→ Work to be completed: Show every line of the material that follows in which the word "occupancy" occurs.

→ Dataset extract:
File: config.mk
export PLATFORM = sky130hd
export DESIGN_NAME = nvdla_rws_fifo_ctl
export DESIGN_NICKNAME = d
export VERILOG_FILES = /design/src/rtl/nvdla_rws_fifo_ctl.sv
export SDC_FILE = /design/constraint.sdc
export NUM_CORES = 1
export LEC_CHECK = 0
export BUFFER_PORTS_ARGS = -buffer_cell sky130_fd_sc_hd__buf_4
export CORE_AREA = 2 2 236 238
export CTS_BUF_LIST = sky130_fd_sc_hd__clkbuf_8
export DETAILED_ROUTE_END_ITERATION = 6
export DIE_AREA = 0 0 238 240
export MAX_ROUTING_LAYER = met4
export PLACE_DENSITY = 0.3
export SYNTH_ARGS = -nofsm -noshare
export SYNTH_HDL_FRONTEND = slang
export SYNTH_SLANG_ARGS = --single-unit
File: constraint.sdc
create_clock -name nvdla_core_clk -period 7.1 [get_ports nvdla_core_clk]
set_input_delay 0.71 -clock nvdla_core_clk [delete_from_list [all_inputs] [get_ports nvdla_core_clk]]
set_output_delay 0.71 -clock nvdla_core_clk [all_outputs]
set_load 0.005 [all_outputs]
File: src/rtl/nvdla_rws_fifo_ctl.sv
`timescale 1ns/1ps
// Valid/ready FIFO controller for an external 64x128 two-port RAM with a registered read address.
// Prefetches through the read port so that downstream sees one word per cycle.
module nvdla_rws_fifo_ctl (
    input  logic         nvdla_core_clk,
    input  logic         nvdla_core_rstn,
    input  logic         in_pvld,
    output logic         in_prdy,
    input  logic [127:0] in_pd,
    output logic         out_pvld,
    input  logic         out_prdy,
    output logic [127:0] out_pd,
    output logic [5:0]   ram_wa,
    output logic         ram_we,
    output logic [127:0] ram_di,
    output logic [5:0]   ram_ra,
    output logic         ram_re,
    input  logic [127:0] ram_dout,
    input  logic [31:0]  pwrbus_ram_pd,
    output logic [31:0]  ram_pwrbus_ram_pd,
    output logic [6:0]   fifo_count
);

    localparam int unsigned AW    = 6;
    localparam int unsigned CW    = 7;
    localparam int unsigned DEPTH = 64;

    logic [AW-1:0] r_wr_ptr;
    logic [AW-1:0] r_rd_ptr;
    logic [CW-1:0] r_count;
    logic [CW-1:0] r_pend;
    logic          r_out_pvld;
    logic          r_in_prdy;

    logic          w_push;
    logic          w_pop;
    logic          w_fetch;
    logic [CW-1:0] w_count_nxt;
    logic [CW-1:0] w_pend_nxt;
    logic          w_out_pvld_nxt;
    logic          w_in_prdy_nxt;

    // Handshakes, prefetch decision and next-state values.
    always_comb begin
        w_push         = 1'b0;
        w_pop          = 1'b0;
        w_fetch        = 1'b0;
        w_count_nxt    = r_count;
        w_pend_nxt     = r_pend;
        w_out_pvld_nxt = r_out_pvld;
        w_in_prdy_nxt  = r_in_prdy;

        w_push  = in_pvld & r_in_prdy;
        w_pop   = r_out_pvld & out_prdy;
        // Load the output slot only when it is empty or being drained this cycle.
        w_fetch = (r_pend != '0) & (~r_out_pvld | out_prdy);

        w_count_nxt = r_count + CW'(w_push) - CW'(w_pop);
        w_pend_nxt  = r_pend + CW'(w_push) - CW'(w_fetch);

        if (w_fetch) begin
            w_out_pvld_nxt = 1'b1;
        end else if (w_pop) begin
            w_out_pvld_nxt = 1'b0;
        end

        // Ready is based on next occupancy, so a pop at full frees the slot one cycle later.
        w_in_prdy_nxt = (w_count_nxt != CW'(DEPTH));
    end

    // Pointer, occupancy and handshake registers.
    always_ff @(posedge nvdla_core_clk or negedge nvdla_core_rstn) begin
        if (!nvdla_core_rstn) begin
            r_wr_ptr   <= '0;
            r_rd_ptr   <= '0;
            r_count    <= '0;
            r_pend     <= '0;
            r_out_pvld <= 1'b0;
            r_in_prdy  <= 1'b0;
        end else begin
            if (w_push) begin
                r_wr_ptr <= r_wr_ptr + AW'(1);
            end
            if (w_fetch) begin
                r_rd_ptr <= r_rd_ptr + AW'(1);
            end
            r_count    <= w_count_nxt;
            r_pend     <= w_pend_nxt;
            r_out_pvld <= w_out_pvld_nxt;
            r_in_prdy  <= w_in_prdy_nxt;
        end
    end

    // RAM port drive; read data flows straight out since the RAM holds its address on re=0.
    assign in_prdy           = r_in_prdy;
    assign out_pvld          = r_out_pvld;
    assign out_pd            = ram_dout;
    assign ram_wa            = r_wr_ptr;
    assign ram_we            = w_push;
    assign ram_di            = in_pd;
    assign ram_ra            = r_rd_ptr;
    assign ram_re            = w_fetch;
    assign ram_pwrbus_ram_pd = pwrbus_ram_pd;
    assign fifo_count        = r_count;

endmodule

==> metrics, run 1 <==
outcome aborted with a tool error; Exit stage detailed routing (5_2_route); Log Error [ERROR DRT-0255] Maze Route cannot find path of net ram_dout[127] in worker of routeBox ( 193200 0 ) ( 238000 48300 ).; Core Rows 86; Setup Fix Bufs, Post-CTS 0; Die W 238 microns; ranking of synthesized cells by area buf_4 (58%), dfrtp_1 (19%), ha_1 (6.1%); GRT Overall Usage 0.0425; Yosys warning count 0; CTS root buf clkbuf_8; ys flop type dfrtp_1; pre-CTS setup slack 3.44 ns; Post-Syn Area roughly 3700 sq um; number of global-route vias before repair 1717; clock sink total 28; sequential share of the synthesized area 0.188; # IOs 603; CTS H-tree lvls 1; count leader, synth buf_4; Post-synth EDFFs 0; Avg Inst Size Synth 8.49 sq um; Synth top cells by count buf_4 (288), dfrtp_1 (28), inv_1 (26); post-CTS sizing 0; first-pass GRT wire length 15600 microns; initial antenna violation count 0; pin count of the biggest net entering global routing 29; Synth top area share 0.581; Post-DP HPWL 10800 microns; asr flop ratio synth 1.00; Die H 240 microns; I/O Buffers 26; synth unique cells 31; GRT overflow 0; Hold-fix buffers, CTS 0; Synth Instances 438; Synth Net Count 750; TritonCTS Buffers 3; post-synth top area cell buf_4; GPL Wtd Cong around 0.66; Max clock buf depth 2; flops & latches, synth 28; Initial Util 0.0680
[logic make-up after synthesis]
logic type,synth area share
buf+inv,0.609
compound gates,0.0337
xor+xnor,0.0471
simple gates,0.0448
fa+ha+maj,0.0713
mux,0.00606
flops,0.188
[per-layer routing]
metal	global-route usage
met3	0.0408
met4	0.0472
met1	0.0259
met2	0.0628
met5	-
[through the flow]
stage               hold WS [ns]  instances  area (sq um)
CTS                        0.351        883          2700
global placement           0.475        879          2630
global route               0.344        883          2700
detailed placement         0.478        879          2630
floorplan                  0.414        438          3720
==> inputs of run 2 (changes only) <==
==> config.mk (replaced) <==
export PLATFORM = sky130hd
export DESIGN_NAME = nvdla_rws_fifo_ctl
export DESIGN_NICKNAME = d
export VERILOG_FILES = /design/src/rtl/nvdla_rws_fifo_ctl.sv
export SDC_FILE = /design/constraint.sdc
export NUM_CORES = 1
export LEC_CHECK = 0
export BUFFER_PORTS_ARGS = -buffer_cell sky130_fd_sc_hd__buf_4
export CORE_AREA = 2 2 237 239
export DETAILED_ROUTE_END_ITERATION = 6
export DIE_AREA = 0 0 239 241
export PLACE_DENSITY_LB_ADDON = 0.15
export SYNTH_ARGS = -nofsm -noshare
export SYNTH_HDL_FRONTEND = slang
export SYNTH_SLANG_ARGS = --single-unit
==> run 2 against run 1 <==
Compared with the run above:
- the run now ends clean
- global-route usage is essentially flat
- synthesized cell count did not move
- area after synthesis unchanged
==> metrics, run 2 <==
Routed WL about 13000 microns; peak supply drop around 110 uV; clock-pin slew on the worst setup and hold paths 0.08 ns; Hold Vio Cnt, Final 0; outcome completed (was aborted with a tool error); crit-path cells buf_4, and2_1, ha_1, inv_1, fa_1, nand2b_1, a21oi_1, xor2_1, or4_1, or4b_1; crit share post-route 0.459; I/O Buffers 26 (unchanged); Post-DP HPWL 11000 microns (was 10800 microns); CTS H-tree lvls 1 (unchanged); Area Overhead vs Synth -26.5%; post-synth top area cell buf_4 (unchanged); Die W 239 microns (was 238 microns); max-slew violation count 0; pin count of the biggest net entering global routing 29 (unchanged); CTS root buf clkbuf_16 (was clkbuf_8); sequential share of the synthesized area 0.188 (unchanged); Synth Net Count 750 (unchanged); Post-synth EDFFs 0 (unchanged); nets 492; DRC 0; first-pass GRT wire length 16000 microns (was 15600 microns); Routed Antenna Nets 0; synth unique cells 31 (unchanged); fin crit period 3.26 ns; worst hold path class in -> async; GPL Wtd Cong 0.589 (was 0.663); Yosys warning count 0 (unchanged); Synth top cells by count buf_4 (288), dfrtp_1 (28), inv_1 (26) (unchanged); P_leak 0.949 nW; initial DRC count 42; R2R Setup Slk 3.87 ns; ys flop type dfrtp_1 (unchanged); Final Setup Violations 0; Achievable Freq 307 MHz; flops & latches, synth 28 (unchanged); Initial DRT Pass Iterations 4; Die H 241 microns (was 240 microns); WP buf/inv 2; Avg Inst Size Synth 8.49 sq um (unchanged); Synth Instances 438 (unchanged); Core Rows 86 (unchanged); Hold-fix buffers, CTS 0 (unchanged); Slew headroom 0.474; Synth top area share 0.581 (unchanged); CTS tree yes; via count roughly 1500; asr flop ratio synth 1.00 (unchanged); Initial Util 0.0678 (was 0.0680); Fin Setup TNS 0 ns; clock sink total 28 (unchanged); Post-DP Area 2630 sq um (unchanged); skew final 0.00219 ns; most frequent cells in the layout dfrtp_1 (28), inv_1 (26), buf_4 (26); diode count 0; number of max-cap violations 0; CP Max Fanout 8; TritonCTS Buffers 3 (unchanged); Slew @ Worst Pin 0.788 ns; Worst EP required between 7 and 8 ns; Worst Setup Path Type in -> reg; post-CTS sizing 0 (unchanged); Setup Fix Bufs, Post-CTS 0 (unchanged); power per cell area about 420 nW/um^2; number of global-route vias before repair 1807 (was 1717); Placeable Area 54900 sq um; drt wl/cell 14.9 microns; # IOs 603 (unchanged); share of layout cells above drive strength 1 0.190; average vias per placed instance 1.75; crit path capture type register; most common cell after layout, fill and taps aside dfrtp_1; Post-Syn Area 3720 sq um (unchanged); Critical Path Max Stage Delay 0.51 ns; ranking of synthesized cells by area buf_4 (58%), dfrtp_1 (19%), ha_1 (6.1%) (unchanged); GRT Overall Usage 0.0423 (was 0.0425); worst skew pair latency about 0.27 ns; Startpoint Class input pin; initial antenna violation count 0 (unchanged); GRT overflow 0 (unchanged); Slowest-stage cell, CP or4b_1; Max clock buf depth 2 (unchanged); die area 57600 sq um; post-layout util 0.0498; CP arrival 3.41 ns; Largest delay share family, worst path simple AND/OR/NAND/NOR gates; Final Instance Area 2730 sq um; count leader, synth buf_4 (unchanged); unrepaired setup endpoints after global routing false
[run 2: cell counts after synthesis]
No cell type changed its count.
[run 2: layout make-up]
class / instances / area [sq um]
Fill cell: 6501 / 52100
Tap cell: 704 / 881
Multi-Input combinational cell: 95 / 754
Sequential cell: 28 / 701
Timing Repair Buffer: 26 / 195
Inverter: 26 / 97.6
Clock buffer: 3 / 75.1
Clock inverter: 1 / 30.0
[run 2: where the power goes]
| part | internal (mW) | switching, mW | leakage, nW |
|---|---|---|---|
| registers | 0.248 | 0.0879 | 0.325 |
| clock network | 0.113 | 0.0641 | 0.0511 |
| logic | 0.304 | 0.332 | 0.573 |
| total | 0.665 | 0.484 | 0.949 |
[run 2: path summary, 6_finish.rpt]
kind,cells after the start,start,end
max,10,in_pvld,in_prdy
min,1,nvdla_core_rstn,ram_ra[1]
min in group nvdla_core_clk,1,ram_wa[5],ram_wa[5]
max reg2reg,14,r_pend[2],r_pend[6]
min reg2reg,1,ram_wa[5],ram_wa[5]
max in group asynchronous,1,nvdla_core_rstn,r_pend[2]
[run 2: cells by family after synthesis]
logic type      after synthesis  share of synthesized area
mux                           2                    0.00606
compound gates               21                     0.0337
fa+ha+maj                    20                     0.0713
flops                        28                      0.188
xor+xnor                     20                     0.0471
buf+inv                     315                      0.609
simple gates                 32                     0.0448
[run 2: routing by layer]
layer,GRT usage,vias to the layer above,part of all wire
met2,0.0622,271,0.43
li1,-,547,-
met4,0.0432,0,0.10
met1,0.0266,613,0.22
met5,0,-,0
met3,0.0475,118,0.25
[run 2: metrics by stage]
stage / worst slack, ns / hold slack (ns) / instances / power [mW]
6_report: 3.84 / 0.373 / 883 / 1.15
2_1_floorplan: 3.91 / 0.414 / 438 / 0.861
3_3_place_gp: 3.54 / 0.484 / 879 / 1.04
3_5_place_dp: 3.51 / 0.466 / 879 / 1.01
5_1_grt: 3.56 / 0.404 / 883 / 1.30
4_1_cts: 3.78 / 0.391 / 883 / 1.20
[run 2: worst register-to-register path, stage by stage, from the launching register on]
cell,delay (ns)
dfrtp_1,0.36
inv_1,0.06
ha_1,0.19
and4b_1,0.23
a21oi_1,0.62
ha_1,0.35
inv_1,0.06
ha_1,0.16
inv_1,0.06
fa_1,0.39
nand2b_1,0.16
a21oi_1,0.18
o21ai_0,0.13
nand2_1,0.08
o211ai_1,0.08
(Power assumes the default switching activity.)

→ Result of this exercise:
        // Ready is based on next occupancy, so a pop at full frees the slot one cycle later.
    // Pointer, occupancy and handshake registers.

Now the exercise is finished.